Does speculation really harm the world's poor?

Development activist Deborah Doane said yesterday on comment is free that Goldman Sachs should admit it drives food prices up through speculation. She excoriates the finance giant for what she sees as its role in 44m across the world being in food poverty, suggesting its charitable efforts amount to little given its speculative activities. She assembles an array of sources purportedly supporting her case.

But the way Doane does this is perplexing. She implies in her first paragraph that the World Bank agrees with her conclusion, but the link she includes mentions only a UN official's opinion, making no reference to the WB. And while, apparently, more than 100 studies support her argument, her article provides no evidence this is the case. Moreover she makes no attempt to deal with the basic economic argument against her thesis.

On the one hand the most limited version of Doane's thesis—that speculation increases prices—is undeniable. When speculators buy into the market, they raise the price then. But the overall case makes little economic sense. If speculators' influence is big enough to boost prices when they buy in, it is big enough to cut prices when they sell out. That is, speculators both add to, and take away from, prices.
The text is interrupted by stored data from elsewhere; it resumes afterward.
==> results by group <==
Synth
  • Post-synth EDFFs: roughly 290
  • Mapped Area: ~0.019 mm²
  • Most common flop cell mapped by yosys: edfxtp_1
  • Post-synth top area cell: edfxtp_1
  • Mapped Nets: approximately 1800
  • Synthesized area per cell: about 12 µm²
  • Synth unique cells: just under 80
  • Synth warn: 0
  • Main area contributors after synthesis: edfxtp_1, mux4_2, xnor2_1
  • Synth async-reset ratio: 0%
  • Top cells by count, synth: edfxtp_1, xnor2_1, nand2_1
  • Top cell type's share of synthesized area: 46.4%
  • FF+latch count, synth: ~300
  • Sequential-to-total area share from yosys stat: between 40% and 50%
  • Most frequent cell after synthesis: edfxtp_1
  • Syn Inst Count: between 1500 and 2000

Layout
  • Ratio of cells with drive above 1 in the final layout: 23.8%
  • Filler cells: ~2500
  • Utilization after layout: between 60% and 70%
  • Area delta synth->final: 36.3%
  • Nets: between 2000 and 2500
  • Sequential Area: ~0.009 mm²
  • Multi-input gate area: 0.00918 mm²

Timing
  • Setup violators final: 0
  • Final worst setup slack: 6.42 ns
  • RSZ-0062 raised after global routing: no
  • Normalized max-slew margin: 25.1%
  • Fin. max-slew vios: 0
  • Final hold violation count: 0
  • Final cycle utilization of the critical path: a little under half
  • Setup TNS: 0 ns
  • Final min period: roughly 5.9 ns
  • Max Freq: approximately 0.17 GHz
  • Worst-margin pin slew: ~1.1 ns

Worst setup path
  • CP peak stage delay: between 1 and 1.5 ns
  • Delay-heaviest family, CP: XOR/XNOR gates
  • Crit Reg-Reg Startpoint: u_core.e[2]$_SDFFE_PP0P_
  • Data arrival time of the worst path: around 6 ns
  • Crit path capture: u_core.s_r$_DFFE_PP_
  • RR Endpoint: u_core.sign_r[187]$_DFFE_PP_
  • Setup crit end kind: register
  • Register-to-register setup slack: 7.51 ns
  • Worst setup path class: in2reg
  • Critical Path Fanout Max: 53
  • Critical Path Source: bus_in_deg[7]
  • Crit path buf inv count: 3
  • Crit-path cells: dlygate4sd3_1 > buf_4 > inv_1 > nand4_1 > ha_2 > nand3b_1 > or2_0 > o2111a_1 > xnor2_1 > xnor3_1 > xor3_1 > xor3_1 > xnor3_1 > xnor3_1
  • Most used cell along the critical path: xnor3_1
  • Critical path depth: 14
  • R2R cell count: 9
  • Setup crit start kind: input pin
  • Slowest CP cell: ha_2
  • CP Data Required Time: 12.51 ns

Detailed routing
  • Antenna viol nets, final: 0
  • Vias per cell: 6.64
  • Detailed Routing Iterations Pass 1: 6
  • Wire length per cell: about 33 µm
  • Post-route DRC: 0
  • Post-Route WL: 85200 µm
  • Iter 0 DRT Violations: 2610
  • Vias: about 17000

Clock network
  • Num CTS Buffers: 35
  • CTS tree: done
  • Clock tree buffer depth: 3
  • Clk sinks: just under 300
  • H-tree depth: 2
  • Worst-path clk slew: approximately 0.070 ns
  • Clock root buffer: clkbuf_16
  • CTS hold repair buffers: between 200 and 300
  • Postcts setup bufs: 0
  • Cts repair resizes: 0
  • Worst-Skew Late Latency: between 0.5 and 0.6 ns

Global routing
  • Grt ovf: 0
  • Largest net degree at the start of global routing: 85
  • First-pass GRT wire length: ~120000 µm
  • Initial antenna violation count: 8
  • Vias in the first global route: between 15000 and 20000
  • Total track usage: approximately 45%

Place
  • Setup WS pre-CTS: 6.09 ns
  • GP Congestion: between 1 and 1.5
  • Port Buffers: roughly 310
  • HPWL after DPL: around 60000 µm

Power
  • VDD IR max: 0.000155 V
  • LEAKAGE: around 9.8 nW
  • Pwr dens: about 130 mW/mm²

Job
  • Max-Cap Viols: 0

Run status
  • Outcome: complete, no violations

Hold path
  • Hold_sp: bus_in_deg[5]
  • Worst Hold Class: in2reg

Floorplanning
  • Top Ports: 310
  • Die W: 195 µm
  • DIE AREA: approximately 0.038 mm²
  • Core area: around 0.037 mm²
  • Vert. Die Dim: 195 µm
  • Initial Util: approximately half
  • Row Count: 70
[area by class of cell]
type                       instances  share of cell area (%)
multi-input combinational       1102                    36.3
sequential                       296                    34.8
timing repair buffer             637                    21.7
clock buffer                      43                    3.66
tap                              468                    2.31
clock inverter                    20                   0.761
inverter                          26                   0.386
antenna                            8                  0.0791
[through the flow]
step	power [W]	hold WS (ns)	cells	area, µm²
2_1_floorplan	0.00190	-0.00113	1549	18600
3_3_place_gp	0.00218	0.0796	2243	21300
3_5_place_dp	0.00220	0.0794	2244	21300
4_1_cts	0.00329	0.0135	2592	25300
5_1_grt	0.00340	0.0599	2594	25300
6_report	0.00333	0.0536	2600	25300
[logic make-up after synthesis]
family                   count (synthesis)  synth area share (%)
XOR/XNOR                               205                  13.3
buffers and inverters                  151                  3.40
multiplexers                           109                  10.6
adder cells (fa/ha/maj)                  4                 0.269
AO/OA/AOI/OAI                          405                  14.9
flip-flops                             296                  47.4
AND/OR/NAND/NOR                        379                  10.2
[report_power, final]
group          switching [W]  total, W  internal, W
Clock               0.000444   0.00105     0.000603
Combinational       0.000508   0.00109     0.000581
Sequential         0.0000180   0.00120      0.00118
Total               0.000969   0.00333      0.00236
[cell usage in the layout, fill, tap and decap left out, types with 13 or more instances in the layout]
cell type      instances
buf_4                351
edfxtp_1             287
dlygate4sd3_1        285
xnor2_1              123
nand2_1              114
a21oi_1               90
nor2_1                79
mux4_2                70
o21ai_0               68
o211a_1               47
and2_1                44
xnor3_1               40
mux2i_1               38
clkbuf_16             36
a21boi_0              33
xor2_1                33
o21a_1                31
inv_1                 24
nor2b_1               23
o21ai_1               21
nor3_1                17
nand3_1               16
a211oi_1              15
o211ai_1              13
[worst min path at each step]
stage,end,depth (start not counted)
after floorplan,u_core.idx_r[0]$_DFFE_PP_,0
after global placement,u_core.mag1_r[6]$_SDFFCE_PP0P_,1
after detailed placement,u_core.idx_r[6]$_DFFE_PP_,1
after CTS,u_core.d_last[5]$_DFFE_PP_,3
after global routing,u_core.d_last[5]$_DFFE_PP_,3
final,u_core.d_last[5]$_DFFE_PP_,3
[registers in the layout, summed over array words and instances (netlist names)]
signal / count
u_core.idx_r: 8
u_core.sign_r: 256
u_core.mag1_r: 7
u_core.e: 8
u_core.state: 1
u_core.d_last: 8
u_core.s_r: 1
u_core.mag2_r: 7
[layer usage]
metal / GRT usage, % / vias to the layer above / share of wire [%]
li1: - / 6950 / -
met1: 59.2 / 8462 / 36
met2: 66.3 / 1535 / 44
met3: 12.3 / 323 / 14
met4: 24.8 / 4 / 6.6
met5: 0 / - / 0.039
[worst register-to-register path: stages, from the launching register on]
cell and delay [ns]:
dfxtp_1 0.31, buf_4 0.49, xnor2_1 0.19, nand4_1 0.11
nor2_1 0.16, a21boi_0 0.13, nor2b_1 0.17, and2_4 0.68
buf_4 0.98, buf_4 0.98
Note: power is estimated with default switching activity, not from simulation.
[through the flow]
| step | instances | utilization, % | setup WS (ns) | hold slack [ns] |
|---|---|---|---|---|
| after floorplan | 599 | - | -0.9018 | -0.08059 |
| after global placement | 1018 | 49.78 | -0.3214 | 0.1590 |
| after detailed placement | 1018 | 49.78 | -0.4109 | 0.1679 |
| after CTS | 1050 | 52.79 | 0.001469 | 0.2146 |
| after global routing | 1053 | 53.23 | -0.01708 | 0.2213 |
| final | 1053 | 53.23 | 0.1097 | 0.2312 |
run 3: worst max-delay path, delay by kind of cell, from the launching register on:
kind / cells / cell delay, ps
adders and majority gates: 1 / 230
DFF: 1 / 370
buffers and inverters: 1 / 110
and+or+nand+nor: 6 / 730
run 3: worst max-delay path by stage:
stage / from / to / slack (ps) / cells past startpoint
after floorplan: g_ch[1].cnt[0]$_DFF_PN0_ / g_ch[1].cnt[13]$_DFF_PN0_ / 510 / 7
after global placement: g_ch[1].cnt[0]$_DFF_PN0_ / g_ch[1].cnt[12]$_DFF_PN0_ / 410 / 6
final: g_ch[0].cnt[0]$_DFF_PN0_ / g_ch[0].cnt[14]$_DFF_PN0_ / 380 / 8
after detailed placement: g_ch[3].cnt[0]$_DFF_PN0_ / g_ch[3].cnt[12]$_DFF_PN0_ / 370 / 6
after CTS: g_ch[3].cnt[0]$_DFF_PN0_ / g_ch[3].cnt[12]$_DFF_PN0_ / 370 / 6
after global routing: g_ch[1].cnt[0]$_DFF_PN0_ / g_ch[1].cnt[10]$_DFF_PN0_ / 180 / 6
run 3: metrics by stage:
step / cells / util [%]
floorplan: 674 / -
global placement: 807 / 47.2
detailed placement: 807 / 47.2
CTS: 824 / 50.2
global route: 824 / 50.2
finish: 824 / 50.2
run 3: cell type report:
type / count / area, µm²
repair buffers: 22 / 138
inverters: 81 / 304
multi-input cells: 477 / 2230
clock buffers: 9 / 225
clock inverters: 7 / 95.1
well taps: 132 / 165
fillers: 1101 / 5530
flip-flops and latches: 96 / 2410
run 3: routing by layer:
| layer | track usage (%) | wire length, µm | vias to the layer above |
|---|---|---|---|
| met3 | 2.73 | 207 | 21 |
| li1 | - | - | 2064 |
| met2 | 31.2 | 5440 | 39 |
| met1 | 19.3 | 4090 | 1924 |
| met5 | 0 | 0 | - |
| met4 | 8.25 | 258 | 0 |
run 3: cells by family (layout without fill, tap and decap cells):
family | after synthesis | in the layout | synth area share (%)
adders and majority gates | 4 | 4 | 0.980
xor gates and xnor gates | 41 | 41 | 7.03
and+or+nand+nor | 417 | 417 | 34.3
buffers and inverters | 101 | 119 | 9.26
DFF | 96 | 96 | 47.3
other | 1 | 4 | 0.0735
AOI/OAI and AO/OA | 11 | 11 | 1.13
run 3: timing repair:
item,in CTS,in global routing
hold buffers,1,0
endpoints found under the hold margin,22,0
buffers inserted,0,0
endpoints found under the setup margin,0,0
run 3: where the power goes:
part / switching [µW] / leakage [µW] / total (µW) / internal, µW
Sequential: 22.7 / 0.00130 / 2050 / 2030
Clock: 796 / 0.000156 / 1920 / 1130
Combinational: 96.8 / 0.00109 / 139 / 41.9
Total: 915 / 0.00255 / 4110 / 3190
$ cat src/rtl/pipe_ctrl_pkg.sv
// Shared types for the pipeline stall/flush sequencer: FSM states and the bundle of
// register-bank control lines.
package pipe_ctrl_pkg;

  localparam int ZERO_REG_DFLT = 31;

  typedef enum logic [1:0] {
    RUN      = 2'd0,
    LU_STALL = 2'd1,
    BR_FLUSH = 2'd2,
    MEM_WAIT = 2'd3
  } pipe_state_t;

  typedef struct packed {
    logic pc_en;
    logic if_id_en;
    logic id_ex_en;
    logic ex_mem_en;
    logic mem_wb_en;
    logic if_id_flush;
    logic id_ex_flush;
  } pipe_ctrl_t;

  localparam pipe_ctrl_t CTRL_FREEZE = '{default: 1'b0};
  localparam pipe_ctrl_t CTRL_NORMAL = '{pc_en: 1'b1, if_id_en: 1'b1, id_ex_en: 1'b1,
                                         ex_mem_en: 1'b1, mem_wb_en: 1'b1,
                                         if_id_flush: 1'b0, id_ex_flush: 1'b0};
  localparam pipe_ctrl_t CTRL_FLUSH  = '{pc_en: 1'b1, if_id_en: 1'b1, id_ex_en: 1'b1,
                                         ex_mem_en: 1'b1, mem_wb_en: 1'b1,
                                         if_id_flush: 1'b1, id_ex_flush: 1'b1};
  // Hold PC and IF/ID, push a bubble into ID/EX, let the older stages drain.
  localparam pipe_ctrl_t CTRL_STALL  = '{pc_en: 1'b0, if_id_en: 1'b0, id_ex_en: 1'b1,
                                         ex_mem_en: 1'b1, mem_wb_en: 1'b1,
                                         if_id_flush: 1'b0, id_ex_flush: 1'b1};

endpackage

$ cat src/rtl/pipe_hazard_ctrl_hazard_detect.sv
// Combinational load-use comparator: flags an ID instruction reading the register a load
// in EX is about to write. The zero register never creates a dependency.
module hazard_detect #(
  parameter int REG_ADDR_W = 5,
  parameter int ZERO_REG   = 31
) (
  input  logic [REG_ADDR_W-1:0] id_rn,
  input  logic [REG_ADDR_W-1:0] id_rm,
  input  logic                  id_uses_rm,
  input  logic                  ex_mem_read,
  input  logic [REG_ADDR_W-1:0] ex_rd,
  output logic                  hazard
);
  localparam logic [REG_ADDR_W-1:0] ZR = REG_ADDR_W'(ZERO_REG);

  logic rn_hit, rm_hit;

  assign rn_hit = (ex_rd == id_rn);
  assign rm_hit = id_uses_rm && (ex_rd == id_rm);
  assign hazard = ex_mem_read && (ex_rd != ZR) && (rn_hit || rm_hit);

endmodule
A speculator makes money by buying in times of relative plenty, when prices are low, and selling in time of relative scarcity. For helping society ration effectively—making sure the differing scarceness of a good is reflected in its price, thereby improving individual decision-making—the firms earn a return. If a speculator, by contrast, buys in at the top of the market, reducing supply when it is most needed, and sells at the bottom, when it is least needed (relatively) they lose money. This is how the profit and loss system, in a good institutional structure, encourages and rewards socially-minded behaviour. And speculation should smooth volatility in markets. A jump in price will encourage sales from speculators, bringing the price back down. A dip in price will encourage speculators to buy, bring the price back up. This result dates back to a 1953 paper from Milton Friedman, which is hard to find online, despite being cited 2411 times according to google scholar.

Having said all this, it's possible there are some circumstances where this simple common sense argument fails to obtain. A widely-cited 1990 paper by Andrei Shleifer, Larry Summers, Brad DeLong and Robert Waldmann finds that the way other traders buy and sell can change the way speculation works. If so-called noise traders' buy, rather than sell, when prices rises hit, i.e. their strategies include elements of positive feedback, early buying from speculation can trigger a spike. Anticipating this, speculators will have an incentive to buy extra, generating a bigger price increase and a bigger return, along with more volatility in the face of new information.

The authors look at some hugely interesting survey, experimental and real world evidence supporting the assumption that some traders might use positive-feedback strategies, and even argue that the strategy could persist in the long-run, despite its irrationality. Though on average those pursuing the strategy will be driven out of the market as they lose money, investors see different episodes differently, and some will enjoy huge returns through holding extra risk. So it is actually rational for speculators to target price movements driven by others' irrationality, rather than market fundamentals.

All this said, it's unclear this model delivers the results Doane relies on. Certainly markets working in this way would produce bigger spikes in both directions, but there's no reason to expect prices would be higher overall. If anything, the suggestion seems to be that prices would be below where fundamentals suggest in times of scarcity and above in times of relative plenty—alleviating shortages more than under the more straightforward model. The extra profits speculators make would come out of the pocket not of the poor commodity consumers, but from the noise traders, following their irrational strategies.